The codec processes pickle data from ZODB, which is a trusted internal format generated by the application’s own persistence layer. Unlike Python’s pickle.loads(), the codec does not execute arbitrary code – it parses pickle opcodes into a data-only AST (PickleValue) and never calls REDUCE targets.

That said, defense-in-depth is good practice. Malformed data can arrive through database corruption, storage bugs, or migration errors. The following limits ensure the codec fails gracefully rather than consuming unbounded resources.

These measures were introduced in v1.2.2 following a security review.

CODEC-C1: Non-negative length validation

Opcodes: LONG4, BINSTRING

Problem: These opcodes carry a 4-byte signed length prefix. A negative length value would be interpreted as a very large unsigned value, causing the decoder to attempt reading billions of bytes from the input.

Mitigation: The decoder validates that the length is non-negative before using it as a read size. Negative lengths produce an immediate decode error.

CODEC-C2: Memo size cap

Limit: 100,000 entries

Problem: The pickle LONG_BINPUT opcode stores a value in the memo at an arbitrary integer index. A malicious pickle could issue LONG_BINPUT with index 2,000,000,000, causing the memo Vec to allocate gigabytes of memory (Rust vectors are contiguous, so the allocation must cover the full index range).

Mitigation: The decoder rejects any memo index that would bring the total memo size above 100,000 entries. Normal ZODB records use at most a few hundred memo entries, so this limit has no effect on legitimate data.

CODEC-H1: Recursion depth limit

Limit: 1,000 levels

Applies to: Encoder (encode.rs) and PyObject converter (pyconv.rs)

Problem: Deeply nested Python objects (dicts containing dicts containing dicts…) cause recursive function calls in the encoder. Without a limit, pathological nesting could overflow the Rust thread stack, which by default is 8 MB on most platforms.

Mitigation: Both the encoder and the PyObject converter track recursion depth and return an error if it exceeds 1,000. Normal ZODB objects rarely exceed 10 levels of nesting. The limit is generous enough to handle any legitimate data while preventing stack overflow.

CODEC-H2: Pre-scan dict keys

Problem: When encoding a Python dict to pickle, the encoder must check whether any keys are JSON marker keys (@cls, @dt, @ref, etc.).
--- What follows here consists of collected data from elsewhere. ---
### src/rtl/elevator_dispatcher.sv
// elevator_dispatcher: SCAN scheduler for a single car. It latches call
// buttons, picks the next one-hot floor target for the car controller and
// holds the door open for a programmable dwell at every stop.
module elevator_dispatcher #(
  parameter int          NFLOORS     = 4,
  parameter logic [24:0] TICK_DIV    = 25'd16777216,
  parameter logic [7:0]  DWELL_TICKS = 8'd3
) (
  input  logic               clk,
  input  logic               rst_n,
  input  logic [NFLOORS-1:0] call,
  input  logic [NFLOORS-1:0] cur_floor,
  output logic [NFLOORS-1:0] floor_cmd,
  output logic [NFLOORS-1:0] pending,
  output logic               door_open,
  output logic               moving,
  output logic               dir_up,
  output logic               fault
);

  typedef enum logic [1:0] {
    IDLE = 2'd0,
    MOVE = 2'd1,
    DOOR = 2'd2
  } state_t;

  localparam logic [NFLOORS-1:0] ONE = {{(NFLOORS-1){1'b0}}, 1'b1};

  state_t             state, state_next;
  logic [NFLOORS-1:0] floor_cmd_next, pending_next;
  logic               dir_up_next, fault_next;
  logic [24:0]        prescale, prescale_next;
  logic [7:0]         dwell, dwell_next;
  logic               rearm, rearm_next;

  logic [NFLOORS-1:0] below_mask, at_or_below_mask;
  logic [NFLOORS-1:0] above, below;
  logic [NFLOORS-1:0] cmd_below_mask, cmd_at_or_below_mask;
  logic [NFLOORS-1:0] ahead_up, ahead_down;
  logic               cur_valid, tick_done, dwell_done, same_floor_call;

  // Isolates the lowest set bit (two's complement trick).
  function automatic logic [NFLOORS-1:0] lowest_bit(input logic [NFLOORS-1:0] x);
    return x & (~x + ONE);
  endfunction

  // Isolates the highest set bit.
  function automatic logic [NFLOORS-1:0] highest_bit(input logic [NFLOORS-1:0] x);
    logic [NFLOORS-1:0] res;
    res = '0;
    for (int i = 0; i < NFLOORS; i++) begin
      if (x[i]) begin
        res    = '0;
        res[i] = 1'b1;
      end
    end
    return res;
  endfunction

  // Floor masks relative to the car position and the current target; the
  // one-hot cur_floor minus one gives every floor strictly below it.
  always_comb begin
    below_mask           = cur_floor - ONE;
    at_or_below_mask     = cur_floor | below_mask;
    above                = pending & ~at_or_below_mask;
    below                = pending & below_mask;
    cmd_below_mask       = floor_cmd - ONE;
    cmd_at_or_below_mask = floor_cmd | cmd_below_mask;
    ahead_up             = above & cmd_below_mask;
    ahead_down           = below & ~cmd_at_or_below_mask;
    cur_valid            = (cur_floor != '0) && ((cur_floor & below_mask) == '0);
    tick_done            = (prescale == TICK_DIV - 25'd1);
    dwell_done           = tick_done && (dwell == DWELL_TICKS - 8'd1);
    same_floor_call      = ((call & cur_floor) != '0);
  end

  // Next-state, target selection, call latching and dwell timing.
  always_comb begin
    state_next     = state;
    floor_cmd_next = floor_cmd;
    pending_next   = pending;
    dir_up_next    = dir_up;
    fault_next     = fault;
    prescale_next  = prescale;
    dwell_next     = dwell;
    rearm_next     = 1'b0;

    if (fault) begin
      rearm_next = rearm;
    end else if (!cur_valid) begin
      fault_next = 1'b1;
      rearm_next = rearm;
    end else begin
      pending_next = pending | call;
      case (state)
        IDLE: begin
          floor_cmd_next = cur_floor;
          if ((pending & cur_floor) != '0) begin
            state_next    = DOOR;
            pending_next  = pending_next & ~cur_floor;
            prescale_next = '0;
            dwell_next    = '0;
          end else if (dir_up && (above != '0)) begin
            floor_cmd_next = lowest_bit(above);
            state_next     = MOVE;
          end else if (below != '0) begin
            dir_up_next    = 1'b0;
            floor_cmd_next = highest_bit(below);
            state_next     = MOVE;
          end else if (above != '0) begin
            dir_up_next    = 1'b1;
            floor_cmd_next = lowest_bit(above);
            state_next     = MOVE;
          end
        end
        MOVE: begin
          if (cur_floor == floor_cmd) begin
            state_next    = DOOR;
            pending_next  = pending_next & ~cur_floor;
            prescale_next = '0;
            dwell_next    = '0;
          end else if (dir_up && (ahead_up != '0)) begin
            floor_cmd_next = lowest_bit(ahead_up);
          end else if (!dir_up && (ahead_down != '0)) begin
            floor_cmd_next = highest_bit(ahead_down);
          end
        end
        DOOR: begin
          floor_cmd_next = cur_floor;
          pending_next   = pending_next & ~cur_floor;
          // A same-floor press freezes the dwell; the following edge then
          // restarts it from zero, so the full dwell counts from there.
          if (same_floor_call) begin
            rearm_next = 1'b1;
          end else if (rearm) begin
            prescale_next = '0;
            dwell_next    = '0;
          end else if (dwell_done) begin
            state_next    = IDLE;
            prescale_next = '0;
            dwell_next    = '0;
          end else if (tick_done) begin
            prescale_next = '0;
            dwell_next    = dwell + 8'd1;
          end else begin
            prescale_next = prescale + 25'd1;
          end
        end
        default: begin
          state_next = IDLE;
        end
      endcase
    end
  end

  // State and datapath registers with synchronous active-low reset.
  always_ff @(posedge clk) begin
    if (!rst_n) begin
      state     <= IDLE;
      floor_cmd <= ONE;
      pending   <= '0;
      dir_up    <= 1'b1;
      fault     <= 1'b0;
      prescale  <= '0;
      dwell     <= '0;
      rearm     <= 1'b0;
    end else begin
      state     <= state_next;
      floor_cmd <= floor_cmd_next;
      pending   <= pending_next;
      dir_up    <= dir_up_next;
      fault     <= fault_next;
      prescale  <= prescale_next;
      dwell     <= dwell_next;
      rearm     <= rearm_next;
    end
  end

  assign door_open = (state == DOOR);
  assign moving    = (state == MOVE);

endmodule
The original code checked keys one at a time, and for dicts with a mix of marker and non-marker keys, this could lead to quadratic re-processing: the fast path would start, discover a marker partway through, restart on the marker path, and reprocess already-visited keys.

Mitigation: The encoder pre-scans all dict keys in a single pass before choosing a code path. This is O(n) regardless of key distribution. For dicts with no @-prefixed keys (>99% of ZODB state dicts), the scan exits immediately on the first key.

CODEC-M1: LONG opcode text limit

Limit: 10,000 characters

Problem: The LONG opcode (not LONG1/LONG4) represents an integer as a text string like 12345L. Without a limit, a malformed pickle could contain a LONG opcode with millions of digits, causing the big-integer parser to consume excessive CPU and memory.

Mitigation: The decoder rejects LONG text representations exceeding 10,000 characters. A 10,000-digit integer is approximately 33,000 bits – far beyond any integer that appears in ZODB data.

CODEC-M2: BTree bucket validation

Problem: BTree bucket data is stored as a flat list of alternating keys and values: [k1, v1, k2, v2, ...]. An odd-length list would leave a key without a value, which could cause a panic in the chunked iterator or produce silently corrupted output.

Mitigation: The format_flat_data() function in btrees.rs rejects odd-length item lists with an explicit error before processing.

CODEC-M3: Large string/bytes allocation cap

Limit: 256 MB

Opcodes: BINUNICODE8, BINBYTES8

Problem: These protocol 4/5 opcodes carry an 8-byte length prefix, allowing lengths up to 2^64 bytes. A malformed length could cause the decoder to attempt allocating terabytes of memory.

Mitigation: The decoder caps the allocation at 256 MB. Any single string or bytes value larger than 256 MB in a ZODB record would be exceptional (blobs are stored separately, not inline in pickle state). This limit prevents unbounded allocation while being generous enough for any legitimate data.

What the codec does NOT do

For context, here is what the codec intentionally does not guard against:

  • Arbitrary code execution: The codec never executes pickle REDUCE targets. It records them as PickleValue::Instance data structures. This is fundamentally safer than Python’s pickle.loads(), which calls arbitrary callables.

  • Untrusted input: The codec is designed for ZODB data produced by the application itself. It is not hardened for processing pickles from untrusted sources. The limits above are defense-in-depth against corruption, not a sandbox for hostile input.

  • Protocol 4/5 full support: ZODB uses zodbpickle, which supports up to protocol 3. Protocol 4/5 opcodes are partially handled (enough for interoperability) but are not the primary target.